Court cards and zodiac signs
The sixteen court cards are where many readers stumble, and where astrology offers real traction. In the Golden Dawn scheme, twelve of them map onto the twelve zodiac signs, each carrying its suit's element through a specific sign.
The Queens, Knights, and Kings each take one sign per element. For example, the Queen of Wands carries Aries-Pisces energy at the cusp, the King of Cups holds Aquarius-Pisces water, and the Knight of Swords charges with Taurus-Gemini air. The pattern overlaps neighbouring signs deliberately, reflecting the blended nature of personality.
The Pages (or Princesses) are treated as elemental rather than tied to a single sign, representing the raw, earthy root of each suit.
In practice, this means a court card can point to a person — often described by their sun sign or temperament — or to a facet of the querent themselves. Reading them through the tarot zodiac lens turns vague "someone is coming" guesses into grounded, recognisable character sketches.
Decans and the Minor Arcana
The decans are astrology's fine print, and they unlock the numbered Minor Arcana.

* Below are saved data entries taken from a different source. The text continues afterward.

`src/game_pkg.sv`:
```
// Dodge game shared definitions
// Grid and timing constants, level obstacle tables, register map and enums

`default_nettype none

package game_pkg;

	//########################################
	// Grid and timing
	//########################################
	localparam int ROWS  = 8;
	localparam int COLS  = 8;
	localparam int ROW_W = 3;
	localparam int COL_W = 3;

	localparam int LEVELS  = 4;
	localparam int LEVEL_W = 2;

	localparam logic [1:0] LIVES_INIT = 2'd3;

	// Clock cycles per scroll step
	localparam int STEP_CYCLES = 16;
	// Steps survived before the next level loads
	localparam int LEVEL_STEPS = 12;

	localparam int SCORE_W = 8;

	localparam logic [ROW_W-1:0] START_ROW = 3'd0;
	localparam logic [COL_W-1:0] START_COL = 3'd4;

	//########################################
	// Level obstacle tables
	//########################################
	// Each level lists row 7 first, down to row 0
	// Row 0 is always empty so a reload never lands on an obstacle
	localparam logic [LEVELS-1:0][ROWS-1:0][COLS-1:0] LEVEL_PATTERNS = {
		// Level 4
		8'b11101101, 8'b01010101, 8'b00000000, 8'b11011011,
		8'b00000000, 8'b11111110, 8'b00000000, 8'b00000000,
		// Level 3
		8'b11101101, 8'b11000110, 8'b00000000, 8'b11110000,
		8'b00000000, 8'b11000110, 8'b00000000, 8'b00000000,
		// Level 2
		8'b10101111, 8'b11000000, 8'b00000000, 8'b00011100,
		8'b00000000, 8'b00001110, 8'b00000000, 8'b00000000,
		// Level 1
		8'b11101101, 8'b00001100, 8'b00000000, 8'b11000000,
		8'b00000000, 8'b00011000, 8'b00000000, 8'b00000000
	};

	//########################################
	// APB register map
	//########################################
	localparam int ADDR_W = 5;
	localparam int DATA_W = 8;

	localparam logic [ADDR_W-1:0] ADDR_CMD    = 5'd0;
	localparam logic [ADDR_W-1:0] ADDR_STATUS = 5'd1;
	localparam logic [ADDR_W-1:0] ADDR_SCORE  = 5'd2;
	localparam logic [ADDR_W-1:0] ADDR_POS    = 5'd3;
	// Frame rows sit at ADDR_ROW0 up to ADDR_ROW0 + 7
	localparam logic [ADDR_W-1:0] ADDR_ROW0   = 5'd8;

	//########################################
	// Enums
	//########################################
	typedef enum logic [1:0] {
		ST_IDLE    = 2'd0,
		ST_RUNNING = 2'd1,
		ST_WON     = 2'd2,
		ST_LOST    = 2'd3
	} state_e;

	typedef enum logic [2:0] {
		CMD_NOP   = 3'd0,
		CMD_START = 3'd1,
		CMD_UP    = 3'd2,
		CMD_DOWN  = 3'd3,
		CMD_LEFT  = 3'd4,
		CMD_RIGHT = 3'd5
	} cmd_e;

endpackage

`default_nettype wire
```
`src/dodge_game_top.sv`:
```
// Dodge game top level
// APB slave, game controller and obstacle field

`timescale 1ns/100ps
`default_nettype none

module dodge_game_top
	import game_pkg::*;
(
	input  logic              clock_50,
	input  logic              arst_n,
	input  logic              psel,
	input  logic              penable,
	input  logic              pwrite,
	input  logic [ADDR_W-1:0] paddr,
	input  logic [DATA_W-1:0] pwdata,
	output logic [DATA_W-1:0] prdata,
	output logic              pready,
	output logic              pslverr
);

	cmd_e                      cmd;
	logic                      cmd_valid;
	logic                      field_load;
	logic                      step;
	logic [LEVEL_W-1:0]        level;
	state_e                    state;
	logic [1:0]                lives;
	logic [SCORE_W-1:0]        score;
	logic [ROW_W-1:0]          pos_row;
	logic [COL_W-1:0]          pos_col;
	logic [ROWS-1:0][COLS-1:0] rows;

	//########################################
	// Bus slave
	//########################################
	game_apb_regs game_apb_regs_u0 (
		.clock_50  (clock_50),
		.arst_n    (arst_n),
		.psel      (psel),
		.penable   (penable),
		.pwrite    (pwrite),
		.paddr     (paddr),
		.pwdata    (pwdata),
		.prdata    (prdata),
		.pready    (pready),
		.pslverr   (pslverr),
		.cmd       (cmd),
		.cmd_valid (cmd_valid),
		.state     (state),
		.lives     (lives),
		.level     (level),
		.score     (score),
		.pos_row   (pos_row),
		.pos_col   (pos_col),
		.rows      (rows)
	);

	//########################################
	// Game core
	//########################################
	game_ctrl game_ctrl_u0 (
		.clock_50   (clock_50),
		.arst_n     (arst_n),
		.cmd        (cmd),
		.cmd_valid  (cmd_valid),
		.rows       (rows),
		.field_load (field_load),
		.step       (step),
		.level      (level),
		.state      (state),
		.lives      (lives),
		.score      (score),
		.pos_row    (pos_row),
		.pos_col    (pos_col)
	);

	obstacle_field obstacle_field_u0 (
		.clock_50   (clock_50),
		.arst_n     (arst_n),
		.field_load (field_load),
		.step       (step),
		.level      (level),
		.rows       (rows)
	);

endmodule

`default_nettype wire

```
`src/game_ctrl.sv`:
```
// Dodge game controller
// State machine, step timer, player position, lives, level, score and crash test

`timescale 1ns/100ps
`default_nettype none

module game_ctrl
	import game_pkg::*;
(
	input  logic                      clock_50,
	input  logic                      arst_n,
	input  cmd_e                      cmd,
	input  logic                      cmd_valid,
	input  logic [ROWS-1:0][COLS-1:0] rows,
	output logic                      field_load,
	output logic                      step,
	output logic [LEVEL_W-1:0]        level,
	output state_e                    state,
	output logic [1:0]                lives,
	output logic [SCORE_W-1:0]        score,
	output logic [ROW_W-1:0]          pos_row,
	output logic [COL_W-1:0]          pos_col
);

	state_e                             state_q, state_d;
	logic [1:0]                         lives_q, lives_d;
	logic [LEVEL_W-1:0]                 level_q, level_d;
	logic [SCORE_W-1:0]                 score_q, score_d;
	logic [ROW_W-1:0]                   row_q, row_d;
	logic [COL_W-1:0]                   col_q, col_d;
	logic [$clog2(STEP_CYCLES)-1:0]     timer_q, timer_d;
	logic [$clog2(LEVEL_STEPS+1)-1:0]   lsteps_q, lsteps_d;

	logic start;
	logic step_tick;
	logic crash;

	assign start     = cmd_valid && (cmd == CMD_START);
	assign step_tick = (timer_q == STEP_CYCLES - 1);
	// Only place where the player meets the field
	assign crash     = rows[row_q][col_q];

	//########################################
	// Next state
	//########################################
	always_comb begin
		state_d    = state_q;
		lives_d    = lives_q;
		level_d    = level_q;
		score_d    = score_q;
		row_d      = row_q;
		col_d      = col_q;
		timer_d    = timer_q;
		lsteps_d   = lsteps_q;
		field_load = 1'b0;
		step       = 1'b0;

		if (start) begin
			// Restart from any state
			state_d    = ST_RUNNING;
			lives_d    = LIVES_INIT;
			level_d    = '0;
			score_d    = '0;
			timer_d    = '0;
			lsteps_d   = '0;
			row_d      = START_ROW;
			col_d      = START_COL;
			field_load = 1'b1;
		end else if (state_q == ST_RUNNING) begin
			// Timer free-runs through crashes and level changes
			timer_d = step_tick ? '0 : timer_q + 1'b1;

			if (crash) begin
				lives_d = lives_q - 1'b1;
				if (lives_q == 2'd1) begin
					state_d = ST_LOST;
				end
				row_d      = START_ROW;
				col_d      = START_COL;
				lsteps_d   = '0;
				field_load = 1'b1;
			end else begin
				// Moves stop at the grid edge
				if (cmd_valid) begin
					case (cmd)
						CMD_UP:    if (row_q != ROW_W'(ROWS - 1)) row_d = row_q + 1'b1;
						CMD_DOWN:  if (row_q != '0) row_d = row_q - 1'b1;
						CMD_LEFT:  if (col_q != COL_W'(COLS - 1)) col_d = col_q + 1'b1;
						CMD_RIGHT: if (col_q != '0) col_d = col_q - 1'b1;
						default: ;
					endcase
				end

				if (step_tick) begin
					if (score_q != '1) begin
						score_d = score_q + 1'b1;
					end
					if (lsteps_q == LEVEL_STEPS - 1) begin
						// Level cleared, no scroll on this step
						lsteps_d = '0;
						row_d    = START_ROW;
						col_d    = START_COL;
						if (level_q == LEVEL_W'(LEVELS - 1)) begin
							state_d = ST_WON;
						end else begin
							level_d    = level_q + 1'b1;
							field_load = 1'b1;
						end
					end else begin
						lsteps_d = lsteps_q + 1'b1;
						step     = 1'b1;
					end
				end
			end
		end
	end

	//########################################
	// Registers
	//########################################
	always_ff @(posedge clock_50 or negedge arst_n) begin
		if (!arst_n) begin
			state_q  <= ST_IDLE;
			lives_q  <= '0;
			level_q  <= '0;
			score_q  <= '0;
			row_q    <= START_ROW;
			col_q    <= START_COL;
			timer_q  <= '0;
			lsteps_q <= '0;
		end else begin
			state_q  <= state_d;
			lives_q  <= lives_d;
			level_q  <= level_d;
			score_q  <= score_d;
			row_q    <= row_d;
			col_q    <= col_d;
			timer_q  <= timer_d;
			lsteps_q <= lsteps_d;
		end
	end

	// Field loads on the same edge, so it needs the incoming level
	assign level   = level_d;
	assign state   = state_q;
	assign lives   = lives_q;
	assign score   = score_q;
	assign pos_row = row_q;
	assign pos_col = col_q;

endmodule

`default_nettype wire

```
`src/obstacle_field.sv`:
```
// Obstacle field of eight row registers
// Loads a level table and rotates the rows toward row 0 on every step

`timescale 1ns/100ps
`default_nettype none

module obstacle_field
	import game_pkg::*;
(
	input  logic                      clock_50,
	input  logic                      arst_n,
	input  logic                      field_load,
	input  logic                      step,
	input  logic [LEVEL_W-1:0]        level,
	output logic [ROWS-1:0][COLS-1:0] rows
);

	logic [ROWS-1:0][COLS-1:0] rows_q;
	logic [ROWS-1:0][COLS-1:0] rows_rot;

	// Row i takes row i+1, row 7 wraps around from row 0
	assign rows_rot = {rows_q[0], rows_q[ROWS-1:1]};

	//########################################
	// Row registers
	//########################################
	always_ff @(posedge clock_50 or negedge arst_n) begin
		if (!arst_n) begin
			rows_q <= '0;
		end else if (field_load) begin
			// Reload beats scroll
			rows_q <= LEVEL_PATTERNS[level];
		end else if (step) begin
			rows_q <= rows_rot;
		end
	end

	assign rows = rows_q;

endmodule

`default_nettype wire

```
`src/game_apb_regs.sv`:
```
// Dodge game APB slave
// Turns command writes into one-cycle pulses, serves status, score, position and frame rows

`timescale 1ns/100ps
`default_nettype none

module game_apb_regs
	import game_pkg::*;
(
	input  logic                      clock_50,
	input  logic                      arst_n,
	input  logic                      psel,
	input  logic                      penable,
	input  logic                      pwrite,
	input  logic [ADDR_W-1:0]         paddr,
	input  logic [DATA_W-1:0]         pwdata,
	output logic [DATA_W-1:0]         prdata,
	output logic                      pready,
	output logic                      pslverr,
	output cmd_e                      cmd,
	output logic                      cmd_valid,
	input  state_e                    state,
	input  logic [1:0]                lives,
	input  logic [LEVEL_W-1:0]        level,
	input  logic [SCORE_W-1:0]        score,
	input  logic [ROW_W-1:0]          pos_row,
	input  logic [COL_W-1:0]          pos_col,
	input  logic [ROWS-1:0][COLS-1:0] rows
);

	logic              access;
	logic              is_cmd;
	logic              is_status;
	logic              is_score;
	logic              is_pos;
	logic              is_row;
	logic              is_readable;
	logic              wr_cmd;
	logic              op_ok;
	logic [ADDR_W-1:0] row_off;
	logic [ROW_W-1:0]  row_idx;
	logic [COLS-1:0]   player_mask;
	logic [COLS-1:0]   frame_row;

	//########################################
	// Address decode
	//########################################
	assign access = psel & penable;

	assign is_cmd    = (paddr == ADDR_CMD);
	assign is_status = (paddr == ADDR_STATUS);
	assign is_score  = (paddr == ADDR_SCORE);
	assign is_pos    = (paddr == ADDR_POS);

	// Addresses below ADDR_ROW0 wrap to a large offset and fall out of range
	assign row_off = paddr - ADDR_ROW0;
	assign row_idx = row_off[ROW_W-1:0];
	assign is_row  = (row_off < ADDR_W'(ROWS));

	assign is_readable = is_status | is_score | is_pos | is_row;

	// Zero wait states
	assign pready = 1'b1;

	// Command is write-only, everything else read-only
	assign pslverr = access & (pwrite ? ~is_cmd : ~is_readable);

	//########################################
	// Command pulse
	//########################################
	assign wr_cmd = access & pwrite & is_cmd;
	// NOP and unknown opcodes are accepted but never reach the controller
	assign op_ok  = (pwdata <= DATA_W'(CMD_RIGHT)) && (pwdata != DATA_W'(CMD_NOP));

	always_ff @(posedge clock_50 or negedge arst_n) begin
		if (!arst_n) begin
			cmd_valid <= 1'b0;
		end else begin
			cmd_valid <= wr_cmd & op_ok;
		end
	end

	always_ff @(posedge clock_50) begin
		if (wr_cmd && op_ok) begin
			cmd <= cmd_e'(pwdata[$bits(cmd_e)-1:0]);
		end
	end

	//########################################
	// Read data
	//########################################
	// Player dot overlaid on the addressed obstacle row, bit 7 is leftmost
	assign player_mask = {{(COLS-1){1'b0}}, 1'b1} << pos_col;
	assign frame_row   = rows[row_idx] | ((row_idx == pos_row) ? player_mask : '0);

	always_comb begin
		prdata = '0;
		if (is_status) begin
			prdata = DATA_W'({lives, level, state});
		end else if (is_score) begin
			prdata = DATA_W'(score);
		end else if (is_pos) begin
			prdata = DATA_W'({pos_row, pos_col});
		end else if (is_row) begin
			prdata = DATA_W'(frame_row);
		end
	end

endmodule

`default_nettype wire

```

Each zodiac sign is divided into three ten-degree segments called decans, giving thirty-six in total — exactly the number of Minor Arcana cards from the Twos through the Tens.
The Golden Dawn assigned one decan to each of these thirty-six cards, layering a planet onto a sign. The Five of Pentacles, for instance, is Mercury in Taurus — practical thinking under material strain. The Ten of Cups is Mars in Pisces, the energetic peak of emotional fulfilment.
- Threes, Fours, and so on each sit in a precise planet-in-sign slot.
- The Aces stand apart, representing the pure element and the root of the suit.
You do not need to memorise all thirty-six to benefit. Even knowing that the Nine of Swords is Mars in Gemini — anxious thoughts driven hard — adds texture. For students learning tarot açılımları and decan structure together, this is where the two systems lock into precise alignment.
Using astrology to deepen a reading
Astrology turns a tarot reading from a snapshot into a story with timing. Once you know the correspondences, you can ask sharper questions and notice patterns a purely pictorial read would miss.
Start simply. Glance at the elemental balance: which suit dominates, which is absent? Then look for resonance with the querent's chart — if their sun sign's card appears, it often marks the matter as personal and central. You can also use the planetary and decan links to sense timing: cards tied to fast planets like Mercury or Mars suggest things moving quickly; Saturn-linked cards (The World, the Threes of the earthy decans) suggest slow, structural change.
- Note the dominant element for overall mood.
- Watch for the querent's own sign-card surfacing.
- Use planetary speed as a loose timing hint, never a deadline.
Hold it all lightly. This practice is for tarot astroloji reflection and self-insight — it offers perspective, not certainty, and never replaces medical, legal, or financial advice. The sky describes the season; you still choose how to plant.